=== Task details ===
Two lines in the data below mark the range: the one with "part | internal [uW] | switching [uW]" and the one with "-- Yosys cell". Return both, along with every line between them, exactly.

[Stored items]
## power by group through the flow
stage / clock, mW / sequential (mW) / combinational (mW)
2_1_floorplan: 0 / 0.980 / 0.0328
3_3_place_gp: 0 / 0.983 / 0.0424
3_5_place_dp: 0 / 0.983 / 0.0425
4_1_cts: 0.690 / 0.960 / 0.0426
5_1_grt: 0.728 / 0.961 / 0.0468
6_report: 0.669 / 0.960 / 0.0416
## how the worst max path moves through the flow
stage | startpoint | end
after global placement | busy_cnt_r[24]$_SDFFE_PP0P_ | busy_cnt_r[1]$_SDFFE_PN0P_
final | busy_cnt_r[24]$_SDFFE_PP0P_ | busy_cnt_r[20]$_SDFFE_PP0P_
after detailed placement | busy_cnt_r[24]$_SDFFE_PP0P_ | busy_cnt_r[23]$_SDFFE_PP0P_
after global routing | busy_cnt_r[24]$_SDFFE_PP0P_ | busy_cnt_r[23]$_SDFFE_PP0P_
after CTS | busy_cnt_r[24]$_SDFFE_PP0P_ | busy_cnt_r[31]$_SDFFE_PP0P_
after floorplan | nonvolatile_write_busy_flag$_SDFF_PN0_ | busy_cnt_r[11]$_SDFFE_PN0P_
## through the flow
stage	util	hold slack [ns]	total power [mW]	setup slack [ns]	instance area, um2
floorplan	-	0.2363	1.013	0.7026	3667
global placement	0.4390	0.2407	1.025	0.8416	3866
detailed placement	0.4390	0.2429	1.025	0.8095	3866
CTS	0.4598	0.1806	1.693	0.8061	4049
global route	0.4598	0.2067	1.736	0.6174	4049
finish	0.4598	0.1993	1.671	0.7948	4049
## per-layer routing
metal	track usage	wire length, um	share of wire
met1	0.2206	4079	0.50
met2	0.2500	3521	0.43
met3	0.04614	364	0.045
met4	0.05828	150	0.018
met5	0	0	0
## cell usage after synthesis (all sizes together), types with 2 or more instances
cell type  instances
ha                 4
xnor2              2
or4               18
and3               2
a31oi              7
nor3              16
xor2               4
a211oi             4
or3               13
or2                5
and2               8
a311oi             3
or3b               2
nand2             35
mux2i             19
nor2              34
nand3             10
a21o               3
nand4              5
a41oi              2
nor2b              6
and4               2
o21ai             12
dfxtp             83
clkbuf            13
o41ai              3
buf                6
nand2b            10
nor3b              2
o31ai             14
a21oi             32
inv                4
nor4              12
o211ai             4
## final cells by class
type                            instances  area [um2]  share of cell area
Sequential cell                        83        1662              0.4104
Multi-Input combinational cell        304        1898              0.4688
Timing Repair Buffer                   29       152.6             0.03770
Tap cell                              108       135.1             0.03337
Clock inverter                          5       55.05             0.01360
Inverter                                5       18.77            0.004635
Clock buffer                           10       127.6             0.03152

--

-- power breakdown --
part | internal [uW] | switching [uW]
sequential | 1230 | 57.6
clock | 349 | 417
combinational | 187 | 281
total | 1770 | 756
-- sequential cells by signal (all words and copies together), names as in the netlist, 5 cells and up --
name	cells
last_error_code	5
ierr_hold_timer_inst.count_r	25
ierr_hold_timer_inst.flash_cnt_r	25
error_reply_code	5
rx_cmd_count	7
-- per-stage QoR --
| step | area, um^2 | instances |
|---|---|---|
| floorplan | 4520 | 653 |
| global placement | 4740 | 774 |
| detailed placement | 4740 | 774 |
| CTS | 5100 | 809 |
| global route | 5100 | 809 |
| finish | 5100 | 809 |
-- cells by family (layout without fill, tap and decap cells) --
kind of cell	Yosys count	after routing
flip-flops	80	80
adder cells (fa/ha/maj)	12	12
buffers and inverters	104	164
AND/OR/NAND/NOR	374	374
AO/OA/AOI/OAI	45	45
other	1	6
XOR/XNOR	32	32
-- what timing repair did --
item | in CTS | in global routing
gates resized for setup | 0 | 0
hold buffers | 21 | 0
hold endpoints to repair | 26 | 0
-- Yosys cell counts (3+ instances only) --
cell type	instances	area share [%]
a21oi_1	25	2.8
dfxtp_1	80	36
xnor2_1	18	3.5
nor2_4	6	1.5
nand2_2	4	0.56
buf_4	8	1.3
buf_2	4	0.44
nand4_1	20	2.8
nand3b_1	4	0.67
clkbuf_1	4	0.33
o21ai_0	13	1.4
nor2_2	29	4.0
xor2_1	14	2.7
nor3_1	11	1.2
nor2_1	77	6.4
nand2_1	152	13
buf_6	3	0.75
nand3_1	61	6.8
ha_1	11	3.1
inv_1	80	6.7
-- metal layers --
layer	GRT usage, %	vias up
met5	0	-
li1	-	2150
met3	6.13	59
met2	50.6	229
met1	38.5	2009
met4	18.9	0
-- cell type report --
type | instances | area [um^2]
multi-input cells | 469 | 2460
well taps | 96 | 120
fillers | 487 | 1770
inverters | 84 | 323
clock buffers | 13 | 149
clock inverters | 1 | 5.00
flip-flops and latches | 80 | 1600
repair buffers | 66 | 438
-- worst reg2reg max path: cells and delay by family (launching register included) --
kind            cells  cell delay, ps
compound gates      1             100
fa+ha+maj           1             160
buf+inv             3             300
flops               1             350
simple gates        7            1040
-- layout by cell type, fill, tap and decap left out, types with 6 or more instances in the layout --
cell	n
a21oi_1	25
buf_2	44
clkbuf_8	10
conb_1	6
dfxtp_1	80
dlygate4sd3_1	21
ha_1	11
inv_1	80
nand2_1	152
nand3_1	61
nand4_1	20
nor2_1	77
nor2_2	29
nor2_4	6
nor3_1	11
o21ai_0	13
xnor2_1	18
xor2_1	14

=== Finished exercise ===
part | internal [uW] | switching [uW]
sequential | 1230 | 57.6
clock | 349 | 417
combinational | 187 | 281
total | 1770 | 756
-- sequential cells by signal (all words and copies together), names as in the netlist, 5 cells and up --
name	cells
last_error_code	5
ierr_hold_timer_inst.count_r	25
ierr_hold_timer_inst.flash_cnt_r	25
error_reply_code	5
rx_cmd_count	7
-- per-stage QoR --
| step | area, um^2 | instances |
|---|---|---|
| floorplan | 4520 | 653 |
| global placement | 4740 | 774 |
| detailed placement | 4740 | 774 |
| CTS | 5100 | 809 |
| global route | 5100 | 809 |
| finish | 5100 | 809 |
-- cells by family (layout without fill, tap and decap cells) --
kind of cell	Yosys count	after routing
flip-flops	80	80
adder cells (fa/ha/maj)	12	12
buffers and inverters	104	164
AND/OR/NAND/NOR	374	374
AO/OA/AOI/OAI	45	45
other	1	6
XOR/XNOR	32	32
-- what timing repair did --
item | in CTS | in global routing
gates resized for setup | 0 | 0
hold buffers | 21 | 0
hold endpoints to repair | 26 | 0
-- Yosys cell counts (3+ instances only) --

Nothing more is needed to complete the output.